Tessa knows she will die, and soon. And she chooses to enjoy the rest of her life, even though it may hurt the others around her. She is selfish, mean, caring, loving, and scared. She is a character I would expect to meet randomly because of how real she is created.
We see the rest of our lives in years, and she, though young, sees it in months. Her relationships are true and difficult. Her fear doesn't disappear, she isn't brave, she isn't perfect. She steals her father's car even though she lacks a license, and does shrooms out in the middle of nowhere. Just because. Perfect? No. Real? Yes.

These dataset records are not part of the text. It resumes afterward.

**config.mk**
```make
export PLATFORM = sky130hd
export DESIGN_NAME = rename_dispatch_nway_flat
export DESIGN_NICKNAME = d
export VERILOG_FILES = /design/src/rtl/rename_dispatch_nway_if.sv /design/src/rtl/rename_dispatch_nway.sv /design/src/flat_wrapper.sv
export SDC_FILE = /design/constraint.sdc
export NUM_CORES = 1
export LEC_CHECK = 0
export CELL_PAD_IN_SITES_DETAIL_PLACEMENT = 2
export CELL_PAD_IN_SITES_GLOBAL_PLACEMENT = 2
export CORE_AREA = 2 2 152 154
export CTS_BUF_LIST = sky130_fd_sc_hd__clkbuf_4 sky130_fd_sc_hd__clkbuf_8
export CTS_CLUSTER_DIAMETER = 60
export DETAILED_ROUTE_END_ITERATION = 8
export DIE_AREA = 0 0 154 156
export PLACE_DENSITY = 0.94
export SKIP_CTS_REPAIR_TIMING = 1
export SLEW_MARGIN = 25
export SYNTH_ARGS = -nofsm -noshare
export SYNTH_HDL_FRONTEND = slang
export SYNTH_SLANG_ARGS = --single-unit
```
**constraint.sdc**
```tcl
create_clock -name clk_i -period 12.18 [get_ports clk_i]
set_input_delay 2.436 -clock clk_i [delete_from_list [all_inputs] [get_ports clk_i]]
set_output_delay 2.436 -clock clk_i [all_outputs]
set_load 0.005 [all_outputs]
```
**src/rtl/rename_dispatch_nway_if.sv**
```systemverilog
// Bundle of rename/dispatch bus signals: instruction queue, free list, RAT,
// ROB/RS credits and the registered dispatch group.
interface rename_dispatch_nway_if #(
    parameter int PHYS_REG_BITS = 6,
    parameter int WIDTH         = 2,
    parameter int SLOT_BITS     = 5
);
    logic                           flush;
    logic [WIDTH-1:0]               iq_valid;
    logic [32*WIDTH-1:0]            iq_inst;
    logic [WIDTH-1:0]               iq_dequeue;
    logic [PHYS_REG_BITS:0]         fl_count;
    logic [PHYS_REG_BITS*WIDTH-1:0] fl_phys_reg;
    logic [WIDTH-1:0]               fl_dequeue;
    logic [5*WIDTH-1:0]             rat_rs1;
    logic [5*WIDTH-1:0]             rat_rs2;
    logic [PHYS_REG_BITS*WIDTH-1:0] rat_ps1;
    logic [PHYS_REG_BITS*WIDTH-1:0] rat_ps2;
    logic [WIDTH-1:0]               rat_ps1_valid;
    logic [WIDTH-1:0]               rat_ps2_valid;
    logic [WIDTH-1:0]               rat_we;
    logic [5*WIDTH-1:0]             rat_rd;
    logic [PHYS_REG_BITS*WIDTH-1:0] rat_pd;
    logic [SLOT_BITS:0]             rob_free;
    logic [SLOT_BITS:0]             rs_free;
    logic                           disp_ready;
    logic [WIDTH-1:0]               disp_valid;
    logic [32*WIDTH-1:0]            disp_inst;
    logic [PHYS_REG_BITS*WIDTH-1:0] disp_pd;
    logic [PHYS_REG_BITS*WIDTH-1:0] disp_ps1;
    logic [PHYS_REG_BITS*WIDTH-1:0] disp_ps2;
    logic [WIDTH-1:0]               disp_ps1_valid;
    logic [WIDTH-1:0]               disp_ps2_valid;

    // The environment (queue, free list, RAT, dispatch) side.
    modport master (
        output flush, iq_valid, iq_inst, fl_count, fl_phys_reg,
               rat_ps1, rat_ps2, rat_ps1_valid, rat_ps2_valid,
               rob_free, rs_free, disp_ready,
        input  iq_dequeue, fl_dequeue, rat_rs1, rat_rs2, rat_we, rat_rd, rat_pd,
               disp_valid, disp_inst, disp_pd, disp_ps1, disp_ps2,
               disp_ps1_valid, disp_ps2_valid
    );

    modport slave (
        input  flush, iq_valid, iq_inst, fl_count, fl_phys_reg,
               rat_ps1, rat_ps2, rat_ps1_valid, rat_ps2_valid,
               rob_free, rs_free, disp_ready,
        output iq_dequeue, fl_dequeue, rat_rs1, rat_rs2, rat_we, rat_rd, rat_pd,
               disp_valid, disp_inst, disp_pd, disp_ps1, disp_ps2,
               disp_ps1_valid, disp_ps2_valid
    );
endinterface

```
**src/rtl/rename_dispatch_nway.sv**
```systemverilog
// N-wide rename/dispatch: allocates free-list registers, renames sources with
// intra-group bypass, updates the RAT and registers the group for dispatch.
module rename_dispatch_nway #(
    parameter int PHYS_REG_BITS = 6,
    parameter int WIDTH         = 2,
    parameter int SLOT_BITS     = 5
) (
    input logic                   clk_i,
    input logic                   rst_ni,
    rename_dispatch_nway_if.slave bus
);
    localparam int P = PHYS_REG_BITS;

    logic [WIDTH-1:0]    dispValid_q, dispValid_d;
    logic [32*WIDTH-1:0] dispInst_q;
    logic [P*WIDTH-1:0]  dispPd_q, dispPs1_q, dispPs2_q;
    logic [WIDTH-1:0]    dispPs1Valid_q, dispPs2Valid_q;

    logic [WIDTH-1:0]    accept, writesRd, ratWe, flDeq;
    logic [P*WIDTH-1:0]  pd_d, ps1_d, ps2_d;
    logic [WIDTH-1:0]    ps1Valid_d, ps2Valid_d;
    logic [P:0]          allocCnt;
    logic                stopped;
    logic [6:0]          opcode;
    logic [4:0]          rdA, rdB, rs1, rs2;

    // Walk lanes oldest-first; the first lane that fails any resource check
    // stops acceptance so the accepted lanes always form a prefix.
    always_comb begin
        accept   = '0;
        writesRd = '0;
        pd_d     = '0;
        allocCnt = '0;
        opcode   = '0;
        stopped  = !rst_ni || bus.flush || !((dispValid_q == '0) || bus.disp_ready);
        for (int i = 0; i < WIDTH; i++) begin
            opcode = bus.iq_inst[32*i +: 7];
            writesRd[i] = (opcode inside {7'h37, 7'h17, 7'h6F, 7'h67, 7'h03, 7'h13, 7'h33})
                          && (bus.iq_inst[32*i+7 +: 5] != 5'd0);
            if (!stopped && bus.iq_valid[i]
                && ((allocCnt + (P+1)'(writesRd[i])) <= bus.fl_count)
                && ((SLOT_BITS+1)'(i + 1) <= bus.rob_free)
                && ((SLOT_BITS+1)'(i + 1) <= bus.rs_free)) begin
                accept[i] = 1'b1;
                if (writesRd[i]) begin
                    pd_d[P*i +: P] = bus.fl_phys_reg[P*int'(allocCnt) +: P];
                    allocCnt = allocCnt + (P+1)'(1);
                end
            end else begin
                stopped = 1'b1;
            end
        end
    end

    // Sources bypass from the youngest older writer in the group; an older
    // write to the same rd is dropped so the youngest mapping lands in the RAT.
    always_comb begin
        ps1_d      = bus.rat_ps1;
        ps2_d      = bus.rat_ps2;
        ps1Valid_d = bus.rat_ps1_valid;
        ps2Valid_d = bus.rat_ps2_valid;
        ratWe      = '0;
        flDeq      = '0;
        rdA        = '0;
        rdB        = '0;
        rs1        = '0;
        rs2        = '0;
        for (int i = 0; i < WIDTH; i++) begin
            rdA = bus.iq_inst[32*i+7 +: 5];
            rs1 = bus.iq_inst[32*i+15 +: 5];
            rs2 = bus.iq_inst[32*i+20 +: 5];
            ratWe[i] = accept[i] && writesRd[i];
            for (int j = 0; j < WIDTH; j++) begin
                rdB = bus.iq_inst[32*j+7 +: 5];
                if (accept[j] && writesRd[j]) begin
                    if (j < i && rdB == rs1) begin
                        ps1_d[P*i +: P] = pd_d[P*j +: P];
                        ps1Valid_d[i]   = 1'b0;
                    end
                    if (j < i && rdB == rs2) begin
                        ps2_d[P*i +: P] = pd_d[P*j +: P];
                        ps2Valid_d[i]   = 1'b0;
                    end
                    if (j > i && rdB == rdA) begin
                        ratWe[i] = 1'b0;
                    end
                end
            end
            if (rs1 == 5'd0) begin
                ps1_d[P*i +: P] = '0;
                ps1Valid_d[i]   = 1'b1;
            end
            if (rs2 == 5'd0) begin
                ps2_d[P*i +: P] = '0;
                ps2Valid_d[i]   = 1'b1;
            end
            flDeq[i] = (P+1)'(i) < allocCnt;
        end
    end

    always_comb begin
        if (bus.flush) begin
            dispValid_d = '0;
        end else if (accept[0]) begin
            dispValid_d = accept;
        end else if (bus.disp_ready) begin
            dispValid_d = '0;
        end else begin
            dispValid_d = dispValid_q;
        end
    end

    always_ff @(posedge clk_i or negedge rst_ni) begin
        if (!rst_ni) begin
            dispValid_q    <= '0;
            dispInst_q     <= '0;
            dispPd_q       <= '0;
            dispPs1_q      <= '0;
            dispPs2_q      <= '0;
            dispPs1Valid_q <= '0;
            dispPs2Valid_q <= '0;
        end else begin
            dispValid_q <= dispValid_d;
            if (accept[0]) begin
                dispInst_q     <= bus.iq_inst;
                dispPd_q       <= pd_d;
                dispPs1_q      <= ps1_d;
                dispPs2_q      <= ps2_d;
                dispPs1Valid_q <= ps1Valid_d;
                dispPs2Valid_q <= ps2Valid_d;
            end
        end
    end

    for (genvar g = 0; g < WIDTH; g++) begin : gLaneAddr
        assign bus.rat_rs1[5*g +: 5] = bus.iq_inst[32*g+15 +: 5];
        assign bus.rat_rs2[5*g +: 5] = bus.iq_inst[32*g+20 +: 5];
        assign bus.rat_rd[5*g +: 5]  = bus.iq_inst[32*g+7 +: 5];
    end

    assign bus.iq_dequeue     = accept;
    assign bus.fl_dequeue     = flDeq;
    assign bus.rat_we         = ratWe;
    assign bus.rat_pd         = pd_d;
    assign bus.disp_valid     = dispValid_q;
    assign bus.disp_inst      = dispInst_q;
    assign bus.disp_pd        = dispPd_q;
    assign bus.disp_ps1       = dispPs1_q;
    assign bus.disp_ps2       = dispPs2_q;
    assign bus.disp_ps1_valid = dispPs1Valid_q;
    assign bus.disp_ps2_valid = dispPs2Valid_q;
endmodule

```
**src/flat_wrapper.sv**
```systemverilog
// flat-port wrapper written by rule: the top's interface ports become plain ports
module rename_dispatch_nway_flat 
#(
    parameter int PHYS_REG_BITS = 6,
    parameter int WIDTH         = 2,
    parameter int SLOT_BITS     = 5
)
  (clk_i, rst_ni, bus_flush, bus_iq_valid, bus_iq_inst, bus_fl_count, bus_fl_phys_reg, bus_rat_ps1, bus_rat_ps2, bus_rat_ps1_valid, bus_rat_ps2_valid, bus_rob_free, bus_rs_free, bus_disp_ready, bus_iq_dequeue, bus_fl_dequeue, bus_rat_rs1, bus_rat_rs2, bus_rat_we, bus_rat_rd, bus_rat_pd, bus_disp_valid, bus_disp_inst, bus_disp_pd, bus_disp_ps1, bus_disp_ps2, bus_disp_ps1_valid, bus_disp_ps2_valid);
  rename_dispatch_nway_if #(.PHYS_REG_BITS(PHYS_REG_BITS), .WIDTH(WIDTH), .SLOT_BITS(SLOT_BITS)) bus_i ();
  input logic clk_i;
  input logic rst_ni;
  input wire logic [$bits(bus_i.flush)-1:0] bus_flush;
  input wire logic [$bits(bus_i.iq_valid)-1:0] bus_iq_valid;
  input wire logic [$bits(bus_i.iq_inst)-1:0] bus_iq_inst;
  input wire logic [$bits(bus_i.fl_count)-1:0] bus_fl_count;
  input wire logic [$bits(bus_i.fl_phys_reg)-1:0] bus_fl_phys_reg;
  input wire logic [$bits(bus_i.rat_ps1)-1:0] bus_rat_ps1;
  input wire logic [$bits(bus_i.rat_ps2)-1:0] bus_rat_ps2;
  input wire logic [$bits(bus_i.rat_ps1_valid)-1:0] bus_rat_ps1_valid;
  input wire logic [$bits(bus_i.rat_ps2_valid)-1:0] bus_rat_ps2_valid;
  input wire logic [$bits(bus_i.rob_free)-1:0] bus_rob_free;
  input wire logic [$bits(bus_i.rs_free)-1:0] bus_rs_free;
  input wire logic [$bits(bus_i.disp_ready)-1:0] bus_disp_ready;
  output wire logic [$bits(bus_i.iq_dequeue)-1:0] bus_iq_dequeue;
  output wire logic [$bits(bus_i.fl_dequeue)-1:0] bus_fl_dequeue;
  output wire logic [$bits(bus_i.rat_rs1)-1:0] bus_rat_rs1;
  output wire logic [$bits(bus_i.rat_rs2)-1:0] bus_rat_rs2;
  output wire logic [$bits(bus_i.rat_we)-1:0] bus_rat_we;
  output wire logic [$bits(bus_i.rat_rd)-1:0] bus_rat_rd;
  output wire logic [$bits(bus_i.rat_pd)-1:0] bus_rat_pd;
  output wire logic [$bits(bus_i.disp_valid)-1:0] bus_disp_valid;
  output wire logic [$bits(bus_i.disp_inst)-1:0] bus_disp_inst;
  output wire logic [$bits(bus_i.disp_pd)-1:0] bus_disp_pd;
  output wire logic [$bits(bus_i.disp_ps1)-1:0] bus_disp_ps1;
  output wire logic [$bits(bus_i.disp_ps2)-1:0] bus_disp_ps2;
  output wire logic [$bits(bus_i.disp_ps1_valid)-1:0] bus_disp_ps1_valid;
  output wire logic [$bits(bus_i.disp_ps2_valid)-1:0] bus_disp_ps2_valid;
  assign bus_i.flush = bus_flush;
  assign bus_i.iq_valid = bus_iq_valid;
  assign bus_i.iq_inst = bus_iq_inst;
  assign bus_i.fl_count = bus_fl_count;
  assign bus_i.fl_phys_reg = bus_fl_phys_reg;
  assign bus_i.rat_ps1 = bus_rat_ps1;
  assign bus_i.rat_ps2 = bus_rat_ps2;
  assign bus_i.rat_ps1_valid = bus_rat_ps1_valid;
  assign bus_i.rat_ps2_valid = bus_rat_ps2_valid;
  assign bus_i.rob_free = bus_rob_free;
  assign bus_i.rs_free = bus_rs_free;
  assign bus_i.disp_ready = bus_disp_ready;
  assign bus_iq_dequeue = bus_i.iq_dequeue;
  assign bus_fl_dequeue = bus_i.fl_dequeue;
  assign bus_rat_rs1 = bus_i.rat_rs1;
  assign bus_rat_rs2 = bus_i.rat_rs2;
  assign bus_rat_we = bus_i.rat_we;
  assign bus_rat_rd = bus_i.rat_rd;
  assign bus_rat_pd = bus_i.rat_pd;
  assign bus_disp_valid = bus_i.disp_valid;
  assign bus_disp_inst = bus_i.disp_inst;
  assign bus_disp_pd = bus_i.disp_pd;
  assign bus_disp_ps1 = bus_i.disp_ps1;
  assign bus_disp_ps2 = bus_i.disp_ps2;
  assign bus_disp_ps1_valid = bus_i.disp_ps1_valid;
  assign bus_disp_ps2_valid = bus_i.disp_ps2_valid;
  rename_dispatch_nway #(.PHYS_REG_BITS(PHYS_REG_BITS), .WIDTH(WIDTH), .SLOT_BITS(SLOT_BITS)) u_core (.clk_i(clk_i), .rst_ni(rst_ni), .bus(bus_i));
endmodule
```
# Word-level counts from Yosys, hierarchy flattened
# Cells that the tools add are included.
# Widths: inputs -> output; s select.
[op_classes]
shifts = 1
muxes = 32
n_addsub = 2
reduce_logical = 29
eq_ne = 17
n_mul = 1
n_lt_le_gt_ge = 8
[op_table]
columns = ["cell", "count"]
rows = [
  ["$mux 6", 12],
  ["$shiftx 12x32->6", 1],
  ["$eq 7x5->1 const B", 4],
  ["$eq 7x6->1 const B", 4],
  ["$eq 7x7->1 const B", 4],
  ["$logic_not 5->1", 4],
  ["$eq 5x5->1", 3],
  ["$mux 1", 15],
  ["$eq 7x2->1 const B", 2],
  ["$lt 1x7->1 const A", 2],
  ["$mux 7", 2],
  ["$reduce_bool 7->1", 2],
  ["$le 1x6->1 const A", 2],
  ["$le 2x6->1 const A", 2],
  ["$logic_and 1x1->1", 12],
  ["$reduce_bool 5->1", 2],
  ["$le 1x7->1", 1],
  ["$le 7x7->1", 1],
  ["$mux 2", 3],
  ["$logic_not 1->1", 4],
  ["$logic_or 1x1->1", 3],
  ["$mul 2x1->3 const A", 1],
  ["$reduce_bool 3->1", 1],
  ["$add 1x1->2", 1],
  ["2 further kinds", 2],
]
[totals]
elab_cells = 97
reg_bits = 106
output_inout_bits = 154

# Depth between registers and ports, before layout
# Gate-level depths: netlist of run 1.
[logic_depth]
word_depth = 18
mapped_depth = 20
ltp_nobuf = 18

# Worst setup path after synthesis of run 1
# Ideal clock, no wire load.
[synth_path]
path_kind = "input port to output port"
from = "input bus_iq_inst[9]"
to = "output bus_rat_we[0]"
t_required_ns = 9.744
path_buffers = 2
t_arrival_ns = 6.168
stages = 17
slack_ns = 3.576
cell_sequence = "clkbuf_2 nor3_1 a211oi_4 inv_2 ha_1 or3_1 or3_4 nand4_4 buf_6 nor2_4 ha_1 ha_1 a21oi_1 a2111oi_2 nor4_4 nand2_1 o41a_1"
[synth_between]
elab_chain_len = 15
[synth_rtl]
columns = ["item", "line_no", "text"]
rows = [
  ["from (decl)", "flat_wrapper.sv:14", "input wire logic [$bits(bus_i.iq_inst)-1:0] bus_iq_inst;"],
  ["$reduce_bool 5->1 (*)", "rename_dispatch_nway.sv:39", "&& (bus.iq_inst[32*i+7 +: 5] != 5'd0);"],
  ["$logic_and 1x1->1 (*)", "rename_dispatch_nway.sv:39", ""],
  ["$le 1x7->1", "rename_dispatch_nway.sv:41", "&& ((allocCnt + (P+1)'(writesRd[i])) <= bus.fl_count)"],
  ["$logic_and 1x1->1", "rename_dispatch_nway.sv:41", ""],
  ["$logic_and 1x1->1", "rename_dispatch_nway.sv:42", "&& ((SLOT_BITS+1)'(i + 1) <= bus.rob_free)"],
  ["$logic_and 1x1->1", "rename_dispatch_nway.sv:43", "&& ((SLOT_BITS+1)'(i + 1) <= bus.rs_free)) begin"],
  ["$mux 1", "rename_dispatch_nway.sv:40", "if (!stopped && bus.iq_valid[i]"],
  ["$add 1x1->2 / $logic_not 1->1 (equally long branches)", "rename_dispatch_nway.sv:41, rename_dispatch_nway.sv:40", ""],
  ["$le 7x7->1 / $logic_and 1x1->1 (equally long branches)", "rename_dispatch_nway.sv:41, rename_dispatch_nway.sv:40", ""],
  ["$logic_and 1x1->1 (*)", "rename_dispatch_nway.sv:41", ""],
  ["$logic_and 1x1->1 (*)", "rename_dispatch_nway.sv:42", ""],
  ["$logic_and 1x1->1 (*)", "rename_dispatch_nway.sv:43", ""],
  ["$mux 1 (*)", "rename_dispatch_nway.sv:40", ""],
  ["via bus_iq_dequeue[1]", "flat_wrapper.sv:24", "output wire logic [$bits(bus_i.iq_dequeue)-1:0] bus_iq_dequeue;"],
  ["$logic_and 1x1->1 (*)", "rename_dispatch_nway.sv:75", "if (accept[j] && writesRd[j]) begin"],
  ["$mux 1 (*)", "rename_dispatch_nway.sv:75", ""],
  ["to (decl)", "flat_wrapper.sv:28", "output wire logic [$bits(bus_i.rat_we)-1:0] bus_rat_we;"],
]
# Mark *: on every way through the listed nets, which the timed path passes. The rest lies on a longest branch.

# Worst setup path after layout of run 1
[layout_path]
from = "input bus_iq_inst[7]"
to = "output bus_rat_we[0]"
[layout_between]
elab_chain_len = 15
[layout_rtl]
columns = ["item", "line_no"]
rows = [
  ["$reduce_bool 5->1", "rename_dispatch_nway.sv:39"],
  ["$logic_and 1x1->1", "rename_dispatch_nway.sv:39"],
  ["$le 1x7->1", "rename_dispatch_nway.sv:41"],
  ["$logic_and 1x1->1", "rename_dispatch_nway.sv:41"],
  ["$logic_and 1x1->1", "rename_dispatch_nway.sv:42"],
  ["$logic_and 1x1->1", "rename_dispatch_nway.sv:43"],
  ["$mux 1", "rename_dispatch_nway.sv:40"],
  ["$add 1x1->2 / $logic_not 1->1 (equally long branches)", "rename_dispatch_nway.sv:41, rename_dispatch_nway.sv:40"],
  ["$le 7x7->1 / $logic_and 1x1->1 (equally long branches)", "rename_dispatch_nway.sv:41, rename_dispatch_nway.sv:40"],
  ["$logic_and 1x1->1", "rename_dispatch_nway.sv:41"],
  ["$logic_and 1x1->1", "rename_dispatch_nway.sv:42"],
  ["$logic_and 1x1->1", "rename_dispatch_nway.sv:43"],
  ["$mux 1", "rename_dispatch_nway.sv:40"],
  ["$logic_and 1x1->1", "rename_dispatch_nway.sv:75"],
  ["$mux 1 (*)", "rename_dispatch_nway.sv:75"],
]
# Every way passes the cells marked *; elsewhere a longest branch is shown, timed or not.

==> flow_metrics.env, run 1 <==
export IMPL_status="complete, no violations"
export IMPL_ys_seq_elements=106
export IMPL_final_max_slew_viol_count=0
export IMPL_io_pins=283
export IMPL_final_common_cell="clkdlybuf4s50_1"
export IMPL_dp_hpwl_mm=16.8
export IMPL_setup_violations=0
export IMPL_gp_congestion=0.784
export IMPL_io_buffers=282
export IMPL_path_max_fanout=28
export IMPL_regToRegSetupSlack_ns=8.50
export IMPL_syn_area_per_cell_sq_um=9.10
export IMPL_cts_max_level=3
export IMPL_grt_pass1_wl_mm=34.0
export IMPL_worstPathArrival_ns=8.23
export IMPL_r2r_end="u_core.bus.disp_pd[9]"
export IMPL_worstMarginPinSlew_ns=0.961
export IMPL_synthArstFlopShare_pct=100
export IMPL_dr_pass1_iters=4
export IMPL_period_minus_slack_ns=10.67
export IMPL_dieArea_sq_um=24000
export IMPL_cp_endpoint="bus_rat_we[0]"
export IMPL_ys_flop_type="dfrtp_1"
export IMPL_antenna_found_initial=0
export IMPL_yosysTopAreaCell="dfrtp_1"
export IMPL_clk_latency_ns=0.39
export IMPL_synth_cell_types=42
export IMPL_grt_pass1_vias=5678
export IMPL_ir_worst_vdd_v=0.0000434
export IMPL_cap_viol_max_count=0
export IMPL_netlist_instances=561
export IMPL_drt_initial_drc_count=118
export IMPL_end_kind="output pin"
export IMPL_worst_setup_path_start_kind="input port"
export IMPL_mostFrequentLayoutCells="281 x clkdlybuf4s50_1, 243 x nand2_1, 106 x dfrtp_1"
export IMPL_drt_vias_per_instance=4.51
export IMPL_final_nets=934
export IMPL_crit_type="input port to output pin"
export IMPL_hold_viol_final=0
export IMPL_dieWidth_um=154
export IMPL_drt_antenna_violating_nets=0
export IMPL_slew_headroom_pct=35.9
export IMPL_finalInstanceArea_sq_um=8100
export IMPL_finalWirelength_mm=21.7
export IMPL_synthToLayoutAreaGrowth_pct=58.7
export IMPL_synth_top_cell_area_share_pct=52.0
export IMPL_dpl_cell_area_sq_um=7900
export IMPL_startpoint="bus_iq_inst[7]"
export IMPL_core_area_sq_um=22400
export IMPL_fin_crit_sh_pct=87.6
export IMPL_mappedNetlistArea_sq_um=5100
export IMPL_grt_use_total_pct=18.5
export IMPL_die_h_um=156
export IMPL_drcViolationCount=0
export IMPL_static_leakage_power_nw=3.72
export IMPL_start_util_pct=22.8
export IMPL_reg2reg_from="u_core.bus.disp_valid[1]"
export IMPL_cts_root_buf="clkbuf_8"
export IMPL_yosys_warnings=0
export IMPL_cts_buffers=9
export IMPL_p_per_area_nw_per_um2=118
export IMPL_synth_fp_nets=694
export IMPL_clkTransAtPathRegs_ns=0.11
export IMPL_fillers=2457
export IMPL_vias=4917
export IMPL_clock_path_buffers=2
export IMPL_grt_max_degree=88
export IMPL_synth_yosys_seq_area_share_pct=52.0
export IMPL_crit_required_ns=9.74
export IMPL_drive_above_1_share_pct=4.71
export IMPL_finClkSkew_ns=0.0207
export IMPL_hold_class="flip-flop to flip-flop"
export IMPL_synth_top_cells_by_area="dfrtp_1 52%, nand2_1 18%, buf_4 4.4%"
export IMPL_r2r_cells=11
export IMPL_tns_ns=0
export IMPL_diodes=0
export IMPL_rsz0062_at_grt="no"
export IMPL_cts_sinks=106
export IMPL_wire_per_inst_um=19.9
export IMPL_overflow=0
export IMPL_synth_edf_count=0
export IMPL_num_rows=55
export IMPL_max_clock_freq_mhz=93.8
export IMPL_tritoncts="done"
-- logic make-up after synthesis --
kind of cell / count (synthesis) / synth area share (%)
XOR/XNOR: 15 / 2.57
flip-flops: 106 / 52.0
AO/OA/AOI/OAI: 48 / 5.98
adder cells (fa/ha/maj): 4 / 0.981
multiplexers: 18 / 3.53
buffers and inverters: 67 / 8.83
AND/OR/NAND/NOR: 303 / 26.1
-- power breakdown --
part	switching [mW]	internal, mW	leakage, nW
clock network	0.139	0.0889	0.102
logic	0.118	0.171	2.28
registers	0.0334	0.409	1.34
-- flip-flops by register name, summed over array words and instances (netlist names) --
name / flops
u_core.bus.disp_inst: 64
u_core.bus.disp_ps1_valid: 2
u_core.bus.disp_ps2_valid: 2
u_core.bus.disp_pd: 12
u_core.bus.disp_ps1: 12
u_core.bus.disp_valid: 2
u_core.bus.disp_ps2: 12
-- final cells by class --
| cell class | count | area, sq um | share of cell area [%] |
|---|---|---|---|
| clock buffers | 11 | 151 | 1.87 |
| clock inverters | 5 | 46.3 | 0.572 |
| inverters | 10 | 40.0 | 0.494 |
| multi-input cells | 388 | 2000 | 24.7 |
| flip-flops and latches | 106 | 2650 | 32.8 |
| well taps | 285 | 357 | 4.40 |
| repair buffers | 286 | 2850 | 35.2 |
-- synth_stat cells, types with 3 or more instances --
master	count
ha_1	4
dfrtp_1	106
o21ai_1	12
a21o_1	7
a21oi_1	9
mux2i_1	18
nand2_1	243
and3_4	6
nor2_1	15
inv_1	8
buf_4	30
buf_2	17
or4_1	3
o21ai_0	11
xor2_1	6
nand3_1	15
buf_6	8
xnor2_1	9
nor3_1	6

I apologize if I repeat myself (meh, not really sorry, I'm hungry and not thinking all that clearly), but this book deserves repeating. I'm not ashamed to admit, I read it twice, and cried both times. I expect to read it several more times and cry each and every time.
Her death, no spoilers here, she gave up treatment and this isn't a fantastical book of random miracles, is amazingly written. The sentences are fragments, the paragraphs spaced, the chapters short, and the thinking not coherent. It makes it even more real. Her fantasies mix with reality as she dies, after days, weeks, we don't know.
I could go on and on about this book because I will mark it as one of my all-time favorites. This isn't adolescent literature, this is pure literature. A book that deserves both young and old eyes because a character in a book, is so real, so vivid, teaches us all about life and death.
This isn't five out of five, it is beyond that. I dare you to read it. Until the next book, dear readers.